OpenAI has launched a new family of models called GPT-4.1, including GPT-4.1, GPT-4.1 mini, and GPT-4.1 nano, all of which excel at coding and instruction following. Released on April 14, these new models are available exclusively through OpenAI's application programming interface (API) and outperform the company's most advanced GPT-4o model across the board.
The models feature improved context understanding, supporting up to 1 million tokens (approximately 750,000 words) and come equipped with refreshed knowledge up to June 2024. On SWE-bench Verified, a measure of real-world software engineering skills, GPT-4.1 completes 54.6% of tasks, compared to 33.2% for GPT-4o. This reflects improvements in the model's ability to explore code repositories, finish tasks, and produce code that both runs and passes tests.
"We've optimized GPT-4.1 for real-world use based on direct feedback to improve in areas that developers care most about: frontend coding, making fewer extraneous edits, following formats reliably, adhering to response structure and ordering, consistent tool usage, and more," an OpenAI spokesperson explained. "These improvements enable developers to build agents that are considerably better at real-world software engineering tasks."
The smaller variants offer different performance-cost tradeoffs. GPT-4.1 mini and nano are more efficient and faster at the cost of some accuracy, with OpenAI saying GPT-4.1 nano is its speediest and cheapest model ever.
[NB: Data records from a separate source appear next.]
File: config.mk
export PLATFORM = sky130hd
export DESIGN_NAME = csa_accumulator
export DESIGN_NICKNAME = d
export VERILOG_FILES = /design/src/rtl/csa_accumulator.sv
export SDC_FILE = /design/constraint.sdc
export NUM_CORES = 1
export LEC_CHECK = 0
export ABC_CLOCK_PERIOD_IN_PS = 3100
export CORE_MARGIN = 2
export CORE_UTILIZATION = 58
export CTS_BUF_LIST = sky130_fd_sc_hd__clkbuf_4
export CTS_CLUSTER_SIZE = 16
export DETAILED_ROUTE_END_ITERATION = 8
export PLACE_DENSITY = 0.83
export SLEW_MARGIN = 0
export SYNTH_ARGS = -nofsm -noshare
export SYNTH_HDL_FRONTEND = slang
export SYNTH_SLANG_ARGS = --single-unit
export TNS_END_PERCENT = 30
File: constraint.sdc
create_clock -name clk -period 3.1 [get_ports clk]
set_input_delay 0.775 -clock clk [delete_from_list [all_inputs] [get_ports clk]]
set_output_delay 0.775 -clock clk [all_outputs]
set_load 0.01 [all_outputs]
Pricing varies significantly across the lineup: GPT-4.1 costs $2 per million input tokens and $8 per million output tokens, GPT-4.1 mini is $0.40/million input tokens and $1.60/million output tokens, and GPT-4.1 nano is just $0.10/million input tokens and $0.40/million output tokens.
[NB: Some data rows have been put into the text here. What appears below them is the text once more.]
## src/rtl/n_any_gate_pkg.sv

```systemverilog
// Shared definitions for the selectable N-input gate and its on-chip self-test:
// select encodings, BIST FSM states and the reference gate function.
package n_any_gate_pkg;

   localparam logic [1:0] GATE_AND  = 2'b00;
   localparam logic [1:0] GATE_XOR  = 2'b01;
   localparam logic [1:0] GATE_XNOR = 2'b10;
   localparam logic [1:0] GATE_OR   = 2'b11;

   localparam int unsigned MAX_N = 14;

   typedef enum logic [1:0] {IDLE, LOAD, CHECK, DONE} bist_state_t;

   // Only the low n bits of in take part; the rest are ignored so AND is not forced low.
   function automatic logic gate_model(input logic [MAX_N-1:0] in, input logic [1:0] sel,
                                       input int unsigned n);
      logic r_and;
      logic r_xor;
      logic r_or;
      r_and = 1'b1;
      r_xor = 1'b0;
      r_or  = 1'b0;
      for (int unsigned i = 0; i < MAX_N; i++) begin
         if (i < n) begin
            r_and = r_and & in[i];
            r_xor = r_xor ^ in[i];
            r_or  = r_or | in[i];
         end
      end
      case (sel)
         GATE_AND:  gate_model = r_and;
         GATE_XOR:  gate_model = r_xor;
         GATE_XNOR: gate_model = ~r_xor;
         default:   gate_model = r_or;
      endcase
   endfunction

endpackage

```

## src/rtl/bist_lfsr16.sv

```systemverilog
// 16-bit right-shifting Galois LFSR (mask 16'hB400) used as the BIST stimulus source.
// A zero seed would lock the register, so it is replaced by 16'h0001.
module bist_lfsr16 (
   input  logic        clk,
   input  logic        rst,
   input  logic        load,
   input  logic [15:0] seed,
   input  logic        advance,
   output logic [15:0] q
);

   localparam logic [15:0] Mask = 16'hB400;

   logic [15:0] seed_fix;
   logic [15:0] q_d;
   logic [15:0] q_q;

   always_comb begin
      seed_fix = (seed == 16'h0000) ? 16'h0001 : seed;
      q_d      = q_q;
      if (load) begin
         q_d = seed_fix;
      end else if (advance) begin
         q_d = {1'b0, q_q[15:1]} ^ (q_q[0] ? Mask : 16'h0000);
      end
   end

   always_ff @(posedge clk) begin
      if (rst) begin
         q_q <= seed_fix;
      end else begin
         q_q <= q_d;
      end
   end

   assign q = q_q;

endmodule

```

## src/rtl/n_any_gate_bist.sv

```systemverilog
// Self-test driver/checker for the N-input selectable gate: LFSR stimulus, golden-model
// comparison and saturating pass/fail counters, two cycles per vector.
module n_any_gate_bist
   import n_any_gate_pkg::*;
#(
   parameter int unsigned N           = 2,
   parameter int unsigned NUM_VECTORS = 10,
   parameter int unsigned CNT_W       = 8,
   parameter logic [15:0] LFSR_SEED   = 16'hACE1
) (
   input  logic             clk,
   input  logic             rst,
   input  logic             start,
   output logic [N-1:0]     gate_in,
   output logic [1:0]       gate_select,
   input  logic             gate_out,
   output logic             busy,
   output logic             done,
   output logic             pass,
   output logic [CNT_W-1:0] pass_count,
   output logic [CNT_W-1:0] fail_count,
   output logic [N+1:0]     first_fail
);

   localparam logic [CNT_W-1:0] CntMax = '1;
   localparam logic [CNT_W-1:0] NumVec = CNT_W'(NUM_VECTORS);

   bist_state_t      state_d, state_q;
   logic [N-1:0]     gate_in_d, gate_in_q;
   logic [1:0]       sel_d, sel_q;
   logic             exp_d, exp_q;
   logic [CNT_W-1:0] vec_cnt_d, vec_cnt_q;
   logic [CNT_W-1:0] pass_cnt_d, pass_cnt_q;
   logic [CNT_W-1:0] fail_cnt_d, fail_cnt_q;
   logic [N+1:0]     first_fail_d, first_fail_q;

   logic             lfsr_load;
   logic             lfsr_adv;
   logic [15:0]      lfsr_q;
   logic [MAX_N-1:0] lfsr_in;
   logic             unused_lfsr;

   bist_lfsr16 u_lfsr (
      .clk     (clk),
      .rst     (rst),
      .load    (lfsr_load),
      .seed    (LFSR_SEED),
      .advance (lfsr_adv),
      .q       (lfsr_q)
   );

   // Bits between the stimulus slice and the select field only feed the LFSR itself.
   assign unused_lfsr = ^lfsr_q;

   always_comb begin
      state_d      = state_q;
      gate_in_d    = gate_in_q;
      sel_d        = sel_q;
      exp_d        = exp_q;
      vec_cnt_d    = vec_cnt_q;
      pass_cnt_d   = pass_cnt_q;
      fail_cnt_d   = fail_cnt_q;
      first_fail_d = first_fail_q;
      lfsr_load    = 1'b0;
      lfsr_adv     = 1'b0;
      lfsr_in      = '0;
      lfsr_in[N-1:0] = lfsr_q[N-1:0];

      unique case (state_q)
         IDLE, DONE: begin
            if (start) begin
               state_d      = LOAD;
               vec_cnt_d    = '0;
               pass_cnt_d   = '0;
               fail_cnt_d   = '0;
               first_fail_d = '0;
               lfsr_load    = 1'b1;
            end
         end
         LOAD: begin
            gate_in_d = lfsr_q[N-1:0];
            sel_d     = lfsr_q[15:14];
            exp_d     = gate_model(lfsr_in, lfsr_q[15:14], N);
            state_d   = CHECK;
         end
         CHECK: begin
            lfsr_adv  = 1'b1;
            vec_cnt_d = vec_cnt_q + 1'b1;
            if (gate_out != exp_q) begin
               // A zero fail count means no mismatch has been seen yet in this run.
               if (fail_cnt_q == '0) first_fail_d = {sel_q, gate_in_q};
               if (fail_cnt_q != CntMax) fail_cnt_d = fail_cnt_q + 1'b1;
            end else if (pass_cnt_q != CntMax) begin
               pass_cnt_d = pass_cnt_q + 1'b1;
            end
            state_d = (vec_cnt_d == NumVec) ? DONE : LOAD;
         end
         default: state_d = IDLE;
      endcase
   end

   always_ff @(posedge clk) begin
      if (rst) begin
         state_q      <= IDLE;
         gate_in_q    <= '0;
         sel_q        <= '0;
         exp_q        <= 1'b0;
         vec_cnt_q    <= '0;
         pass_cnt_q   <= '0;
         fail_cnt_q   <= '0;
         first_fail_q <= '0;
      end else begin
         state_q      <= state_d;
         gate_in_q    <= gate_in_d;
         sel_q        <= sel_d;
         exp_q        <= exp_d;
         vec_cnt_q    <= vec_cnt_d;
         pass_cnt_q   <= pass_cnt_d;
         fail_cnt_q   <= fail_cnt_d;
         first_fail_q <= first_fail_d;
      end
   end

   assign gate_in     = gate_in_q;
   assign gate_select = sel_q;
   assign busy        = (state_q == LOAD) || (state_q == CHECK);
   assign done        = (state_q == DONE);
   assign pass        = done && (fail_cnt_q == '0);
   assign pass_count  = pass_cnt_q;
   assign fail_count  = fail_cnt_q;
   assign first_fail  = first_fail_q;

endmodule
```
In evaluations beyond coding, OpenAI tested GPT-4.1 using Video-MME, which measures a model's ability to understand content in videos. GPT-4.1 reached 72% accuracy on the "long, no subtitles" video category, claiming the top position in this benchmark.
This release aligns with OpenAI's broader ambitions in the coding space. OpenAI CFO Sarah Friar recently discussed the company's vision of creating an "agentic software engineer" that can program entire apps end-to-end. "It can literally build an app for you — and not only build it, but also do its own quality assurance, bug testing, and documentation writing," Friar stated.
The AI coding model space is becoming increasingly competitive. Google's Gemini 2.5 Pro currently tops the SWE-bench Verified benchmark at 63.8%, while Anthropic's Claude 3.7 Sonnet scores 62.3% in standard mode and up to 70.3% in extended thinking mode. Despite these impressive benchmarks, OpenAI acknowledges that even the best models today struggle with tasks that wouldn't trip up experts. Many studies have shown that code-generating models often fail to fix, and even introduce, security vulnerabilities and bugs. GPT-4.1 also becomes less reliable the more input tokens it has to process.